Regressive Listening The commodity system of music requires regressive (i.e., childish) listeners. “Their (our) primitivism is not that of the undeveloped, but of the forcibly retarded. Whenever they have a chance, they display the pinched hatred of those who really sense the other but exclude it in order to live in peace….” Regressive listening is “tied to production by advertising. [It] appears as soon as advertising turns into terror, as soon as nothing is left for the consciousness but to capitulate before the superior power of the advertised stuff and purchase spiritual peace by making the imposed goods literally its own thing.” Watney’s ad: “We demand (what you are selling us).”

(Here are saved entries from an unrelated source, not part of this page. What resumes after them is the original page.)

$ cat src/rtl/tlc_param_ctrl.sv
// tlc_param_ctrl -- two-road (highway / farm) traffic light controller with
// parameterised dwell times.
//
// Optional feature macro: TLC_SENSOR_EN
//   undefined : fixed timing, FarmSensor is ignored.
//   defined   : highway green is held until a farm vehicle is present, and
//               farm green ends early once the farm road is empty (bounded
//               by T_FARM_MAX).
//
// Ports
//   Clk           in   clock
//   Rst           in   synchronous active-high reset
//   FarmSensor    in   farm-road vehicle present (synchronous to Clk)
//   state         out  [2:0] current state (debug)
//   highwaySignal out  [1:0] highway lamp: 11 green, 10 yellow, 00 red
//   farmSignal    out  [1:0] farm lamp, same encoding
//   dwell         out  [CNT_W-1:0] cycles spent in the current state (debug)
module tlc_param_ctrl #(
    parameter int TICKS_PER_SEC = 50000000,
    parameter int T_ALLRED      = 1,
    parameter int T_HWY_GREEN   = 30,
    parameter int T_YELLOW      = 3,
    parameter int T_FARM_GREEN  = 15,
    parameter int T_FARM_MAX    = 30,
    parameter int CNT_W         = 32
) (
    input  logic             Clk,
    input  logic             Rst,
    input  logic             FarmSensor,
    output logic [2:0]       state,
    output logic [1:0]       highwaySignal,
    output logic [1:0]       farmSignal,
    output logic [CNT_W-1:0] dwell
);

    typedef enum logic [2:0] {
        S0 = 3'd0,  // all red
        S1 = 3'd1,  // highway green
        S2 = 3'd2,  // highway yellow
        S3 = 3'd3,  // all red
        S4 = 3'd4,  // farm green
        S5 = 3'd5   // farm yellow
    } state_t;

    localparam logic [1:0] LAMP_GREEN  = 2'b11;
    localparam logic [1:0] LAMP_YELLOW = 2'b10;
    localparam logic [1:0] LAMP_RED    = 2'b00;

    // Last dwell value of each state: a D-second state is occupied for
    // exactly D*TICKS_PER_SEC cycles.
    localparam logic [CNT_W-1:0] LIM_ALLRED = CNT_W'(T_ALLRED * TICKS_PER_SEC - 1);
    localparam logic [CNT_W-1:0] LIM_HWY    = CNT_W'(T_HWY_GREEN * TICKS_PER_SEC - 1);
    localparam logic [CNT_W-1:0] LIM_YELLOW = CNT_W'(T_YELLOW * TICKS_PER_SEC - 1);
    localparam logic [CNT_W-1:0] LIM_FARM   = CNT_W'(T_FARM_GREEN * TICKS_PER_SEC - 1);

`ifdef TLC_SENSOR_EN
    localparam logic [CNT_W-1:0] LIM_FMAX   = CNT_W'(T_FARM_MAX * TICKS_PER_SEC - 1);
`else
    // Sensor path is compiled out; keep these inputs visibly consumed.
    logic             unused_sensor;
    logic [CNT_W-1:0] unused_fmax;
    assign unused_sensor = FarmSensor;
    assign unused_fmax   = CNT_W'(T_FARM_MAX * TICKS_PER_SEC - 1);
`endif

    // Plain vector register so the illegal codes 6/7 are representable.
    logic [2:0]       cur_state;
    logic [2:0]       next_state;
    logic [CNT_W-1:0] dwell_r;

    // Saturating increment: the counter sticks at all-ones instead of wrapping.
    function automatic logic [CNT_W-1:0] sat_inc(input logic [CNT_W-1:0] v);
        if (v == {CNT_W{1'b1}})
            return v;
        return v + 1'b1;
    endfunction

    always_ff @(posedge Clk) begin
        if (Rst)
            cur_state <= S0;
        else
            cur_state <= next_state;
    end

    // Counter restarts on the entry cycle of every new state.
    always_ff @(posedge Clk) begin
        if (Rst)
            dwell_r <= '0;
        else if (next_state != cur_state)
            dwell_r <= '0;
        else
            dwell_r <= sat_inc(dwell_r);
    end

    always_comb begin
        next_state = cur_state;
        case (cur_state)
            S0: if (dwell_r == LIM_ALLRED) next_state = S1;
`ifdef TLC_SENSOR_EN
            S1: if (dwell_r >= LIM_HWY && FarmSensor) next_state = S2;
`else
            S1: if (dwell_r == LIM_HWY) next_state = S2;
`endif
            S2: if (dwell_r == LIM_YELLOW) next_state = S3;
            S3: if (dwell_r == LIM_ALLRED) next_state = S4;
`ifdef TLC_SENSOR_EN
            S4: if ((dwell_r >= LIM_FARM && !FarmSensor) || dwell_r == LIM_FMAX)
                    next_state = S5;
`else
            S4: if (dwell_r == LIM_FARM) next_state = S5;
`endif
            S5: if (dwell_r == LIM_YELLOW) next_state = S0;
            default: next_state = S0;
        endcase
    end

    // Lamps depend on the state register alone, so at most one road is lit.
    always_comb begin
        highwaySignal = LAMP_RED;
        farmSignal    = LAMP_RED;
        case (cur_state)
            S1:      highwaySignal = LAMP_GREEN;
            S2:      highwaySignal = LAMP_YELLOW;
            S4:      farmSignal    = LAMP_GREEN;
            S5:      farmSignal    = LAMP_YELLOW;
            default: ;
        endcase
    end

    assign state = cur_state;
    assign dwell = dwell_r;

endmodule

$ cat config.mk
export PLATFORM = sky130hd
export DESIGN_NAME = tlc_param_ctrl
export DESIGN_NICKNAME = d
export VERILOG_FILES = /design/src/rtl/tlc_param_ctrl.sv
export SDC_FILE = /design/constraint.sdc
export NUM_CORES = 1
export LEC_CHECK = 0
export BUFFER_PORTS_ARGS = -buffer_cell sky130_fd_sc_hd__buf_2
export CAP_MARGIN = 20
export CORE_MARGIN = 2
export CORE_UTILIZATION = 48
export CTS_CLUSTER_SIZE = 8
export DETAILED_ROUTE_END_ITERATION = 16
export PLACE_DENSITY = 0.74
export SLEW_MARGIN = 10
export SYNTH_ARGS = -nofsm -noshare
export SYNTH_HDL_FRONTEND = slang
export SYNTH_SLANG_ARGS = --single-unit
$ cat constraint.sdc
create_clock -name Clk -period 3.05 [get_ports Clk]
set_clock_uncertainty 0.1 [all_clocks]
set_input_delay 0.1525 -clock Clk [delete_from_list [all_inputs] [get_ports Clk]]
set_output_delay 0.1525 -clock Clk [all_outputs]
set_load 0.03 [all_outputs]
=== Word-level counts from Yosys, hierarchy flattened ===
Index checks and enable logic that the tools add are counted.

* Input port bits: 3
* Register bits: 35
* Word-level logic and storage cells: 30

* Muxes and demuxes: 13
* Reductions and logical operators: 2
* Add/sub/neg operators: 1
* Eq/ne operators: 12

{| class="wikitable"
|+ Operators by type and width
! cell !! count
|-
| adder 32 x 1 -> 32 bit (second input constant) || 1
|-
| == test 32 x 26 -> 1 bit (second input constant) || 1
|-
| == test 32 x 28 -> 1 bit (second input constant) || 1
|-
| == test 32 x 30 -> 1 bit (second input constant) || 1
|-
| == test 32 x 31 -> 1 bit (second input constant) || 1
|-
| == test 32 bit (second input constant) || 1
|-
| two-way mux 32 bit || 1
|-
| two-way mux 3 bit || 6
|-
| one-hot mux 3 bit (6 select lines) || 1
|-
| one-hot mux 2 bit (2 select lines) || 2
|-
| == test 3 x 2 -> 1 bit (second input constant) || 2
|-
| == test 3 bit (second input constant) || 2
|-
| == test 3 x 1 -> 1 bit (second input constant) || 1
|-
| zero test 3 bit || 1
|-
| two-way mux 1 bit || 3
|-
| != test 3 bit || 1
|-
| != test 2 bit (second input constant) || 1
|-
| OR reduction 2 bit || 1
|}

=== Depth between registers and ports, before layout ===
* Depth in word-level cells: 7
* Mapped depth: 8
* Depth with buffers taken out: 7

=== Least setup slack after synthesis ===
OpenSTA, ideal clock, no wires.

* Path kind: reg2reg
* Start: register cur_state[2] (netlist: state[2])
* End: register dwell_r[22] (netlist: dwell[22])
* Path slack: 0.032 ns
* Clock period less this slack: 3.018 ns
* Stages on the path, launching flop included: 9
* Path buffers: 2
* Data arrival time: 2.802 ns
* Library setup time: 0.115 ns
* Path through: dfxtp_1 -> clkbuf_1 -> nor3b_1 -> nand4_1 -> nor4b_4 -> a211oi_2 -> o31ai_4 -> buf_6 -> nor2_2

* Longest elaborated chain between the ends: 4

{| class="wikitable"
|+ Ends and longest elaborated chain
! what !! RTL line !! RTL
|-
| from (decl) || 67 || <nowiki>logic [2:0] cur_state;</nowiki>
|-
| from (signal assigned) || 82 || <nowiki>cur_state <= next_state;</nowiki>
|-
| == test 3 bit, or another cell as far along || 97 || <nowiki>case (cur_state)</nowiki>
|-
| one-hot mux 3 bit (6 select lines) || 97 ||
|-
| != test 3 bit * || 89 || <nowiki>else if (next_state != cur_state)</nowiki>
|-
| OR reduction 2 bit (no source line) * || - ||
|-
| to (signal assigned) || 92 || <nowiki>dwell_r <= sat_inc(dwell_r);</nowiki>
|-
| to (decl) || 69 || <nowiki>logic [CNT_W-1:0] dwell_r;</nowiki>
|}

Every way passes the cells marked *; elsewhere a longest branch is shown, timed or not.
A chain may end at the register's enable or synchronous reset.

=== Final worst setup path ===
* Start: register dwell_r[1] (netlist: dwell[1])
* End: register dwell_r[5] (netlist: dwell[5])

* Longest elaborated chain between the ends: 5

{| class="wikitable"
|+ Ends and longest elaborated chain
! what !! RTL line !! RTL
|-
| == test 32 x 28 -> 1 bit, or another cell as far along || 104, 112 ||
|-
| two-way mux 3 bit, or another cell as far along || 112 || <nowiki>S5: if (dwell_r == LIM_YELLOW) next_state = S0;</nowiki>
|-
| one-hot mux 3 bit (6 select lines) / two-way mux 1 bit (equally long branches) || 97, 89 ||
|-
| != test 3 bit / two-way mux 1 bit (equally long branches) || 89, 87 ||
|-
| OR reduction 2 bit (no source line) / != test 2 bit (equally long branches) || - ||
|}

Parallel ways exist; a longest one is shown, timed or not. The select of a mux whose other input is x is not followed.

==> out/metrics.cfg <==
[route]
dr_total_vias = 1974
first_pass_iters = 4
drtIter0Drc = 105
routed_wl_um = 5110
wire_per_inst_um = 15.0
post_drt_via_cell_ratio = 5.79
ant_nets = 0
drc = 0

[yosys]
synth_nets = 253
synth_commonest_cells = dfxtp_1, nor2_1, xor2_1, nand2_1, nand3_1
synthArstFlopShare_pct = 0
yosys.area.top_type_share_pct = 33.4
ys_ff_latch = 35
synthCells = 249
synth_ff_type = dfxtp_1
yosysMostFrequentCell = dfxtp_1
yosysWarningCount = 0
ys_seq_area_share_pct = 33.4
syn_avg_cell_area_um2 = 8.42
yosys-top-cells-area = dfxtp_1, xor2_1, nor2_1
yosysTopAreaCell = dfxtp_1
synth-edff-count = 0
ys_types = 50
netlist_area_mm2 = 0.00210

[worst_setup_path]
startpoint_type = flop
r2r_start = dwell[1]
slowest_stage = nor4_1
r2r-end = dwell[5]
critical_path_required_ns = 3.14
worst_ep_arrival_time_ns = 2.66
crit_path_max_fanout = 10
critPathKind = flop to flop
rr_worst_depth = 8
worst_setup_path_end_kind = flop
max_stage_delay_ns = 0.56
regToRegSetupSlack_ns = 0.47
path_cells = ha_1, and3_1, nand2_1, nor4_1, a211oi_1, o31ai_4, buf_4, nor2_1
worstSetupStartpoint = dwell[1]

[timing]
fin_setup_tns_ns = 0
maxSlewViolCount = 0
rsz0062_at_grt = no
fmax_mhz = 388
finalCritPeriodShare_pct = 84.5
period_minus_slack_ns = 2.58
worst_slew_pin_slew_ns = 0.589
hold_viol_final = 0
worst_slew_margin_rel_pct = 60.5
finalSetupViolCount = 0

[power_and_ir_drop]
switching_share_pct = 23.0
powerDensity_mw_per_mm2 = 361
pwr-share-clk_pct = 43.0
p_leak_nw = 0.968
p_comb_share_pct = 3.9
p_int_w = 0.000677
pwr-share-seq_pct = 53.1
p_sw_w = 0.000202
ir_drop_mv = 0.228
power_w = 0.000879

[worst_hold_path]
whs_endpoint = dwell[5]
min_path_cells = 2
hold_start = dwell[5]
min_path_type = flop to flop

[cts]
cts.sinks = 35
clk_pin_slew_ns = 0.07
cts_max_level = 2
cts_setup_buffers = 0
worstSkewPairLatency_ns = 0.29
cts_resized = 0
hold_buffers = 1
clockBufferDepth = 2
root_buffer = clkbuf_8
cts_inserted_buffers = 5
cts_tree = built

[final_layout]
nets = 292
fillers = 411
multi_input_area_mm2 = 0.00131
seq_area_um2 = 701
antennaDiodeCount = 0
syn2layout_area_growth_pct = 16.0
drive_above_1_share_pct = 26.0

[global_routing]
gr-total-overflow = 0
grt_max_degree = 18
grt_usage_pct = 21.5
grt_pass1_vias = 1806
grt_pass1_wl_um = 8570
antenna_found_initial = 0

[floorplan]
start_util_pct = 48.8
io_pins = 42
die_h_um = 70.1
rows = 24
core_area_mm2 = 0.00429
die_area_mm2 = 0.00491
die_w_um = 70.1

[place]
place_congestion = 0.899
dp_hpwl_um = 3720
portBuffers = 40

[status]
outcome = finished, final reports clean

[flow_run]
cap_violations = 0

==> flip-flops by register name, indices dropped and copies added (netlist names) <==
register	count
dwell	32
state	3
==> critical path: cells and delay by family, from the launching register on <==
family	cells	cell delay, ns
flops	1	0.45
buf+inv	1	0.24
simple gates	4	0.95
compound gates	2	0.44
fa+ha+maj	1	0.29
==> logic make-up after synthesis <==
| kind of cell | share of synthesized area [%] |
|---|---|
| simple gates | 41.2 |
| buf+inv | 4.24 |
| fa+ha+maj | 0.597 |
| xor+xnor | 12.5 |
| mux | 0.477 |
| compound gates | 7.52 |
| flops | 33.4 |
==> layout by cell type (no fill, tap or decap), drive strengths merged, types with 6 or more instances in the layout <==
cell    netlist  routed
clkbuf        7       7
and4          7       7
nand2        21      21
nand4        16      16
xor2         24      24
a21oi         6       6
buf           6      44
nor2         39      39
xnor2         6       6
nor3          6       6
nand3        19      19
dfxtp        35      35
and3         10      10
==> power groups by stage <==
| stage | Combinational [W] | Clock (W) | Sequential (W) |
|---|---|---|---|
| floorplan | 0.0000180 | 0 | 0.000482 |
| global placement | 0.0000326 | 0 | 0.000476 |
| detailed placement | 0.0000335 | 0 | 0.000477 |
| CTS | 0.0000348 | 0.000384 | 0.000466 |
| global route | 0.0000372 | 0.000404 | 0.000467 |
| finish | 0.0000343 | 0.000378 | 0.000466 |
==> per-stage QoR <==
| stage | instances | setup WS (ns) | util (%) | instance area (µm²) | hold slack (ns) |
|---|---|---|---|---|---|
| 3_5_place_dp | 332 | 0.509 | 54.0 | 2320 | 0.270 |
| 4_1_cts | 341 | 0.481 | 56.6 | 2430 | 0.453 |
| 3_3_place_gp | 332 | 0.619 | 54.0 | 2320 | 0.268 |
| 2_1_floorplan | 249 | 0.0324 | - | 2100 | 0.122 |
| 5_1_grt | 341 | 0.272 | 56.6 | 2430 | 0.484 |
| 6_report | 341 | 0.473 | 56.6 | 2430 | 0.446 |
==> metal layers <==
metal / vias to the layer above / global-route usage [%] / routed length, µm
met5: - / 0 / 0
li1: 976 / - / -
met1: 929 / 27.2 / 2320
met3: 10 / 4.04 / 241
met4: 0 / 8.76 / 114
met2: 59 / 35.9 / 2430
==> final cells by class <==
type	count	share of cell area (%)
tap	52	2.67
clock inverter	1	0.309
inverter	4	0.617
multi-input combinational	197	53.8
timing repair buffer	45	9.88
clock buffer	7	3.96
sequential	35	28.8
==> how the worst max path moves through the flow <==
stage	slack [ns]	to	cells after the start
final	0.47	dwell[5]	8
after global routing	0.27	dwell[5]	8
after CTS	0.48	dwell[5]	8
after detailed placement	0.51	dwell[1]	8
after global placement	0.62	dwell[5]	8
after floorplan	0.03	dwell[22]	8
(Power assumes the default switching activity.)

Regressive Listening The illusion of freedom: Alternative music. Notice Adorno’s remarks (top of page 540) about the “wire fences” between different kinds of music, and the remarks from the bottom of 544 to 546 about individuals trying to break free from the system and establish an individual taste. Adorno’s point: there is a commercial slot waiting for every “individualist”. Vocabulary tip: “reified” = “made into an object”

Advertising as terror Why does Adorno describe advertising as terror? Do you think he is right? How does the advertising system work to promote music? Does it shape musical taste?

Thinking about Adorno How much truth is there in Adorno’s analysis of popular music? How does the commercial music and entertainment system work? How did you acquire the musical tastes you have? How much musical training do you have?

Thinking about Adorno Is popular music simple-minded? Is classical music (as played by orchestras and on the radio) just as commercial as popular music, as Adorno claims? Does commercialism tend to swallow up musical originality, substitute simple-minded formulas, and keep the audience simple-minded?

Thinking about Adorno Can you think of some ways that Adorno is wrong? In particular, can you think of examples of genuine originality in popular music? What about musical taste? Are you growing in your ability to hear and appreciate different kinds of music? Do you hear more than you used to? What about your musical expression? Do you sing? Dance? Are you a better musician than you used to be?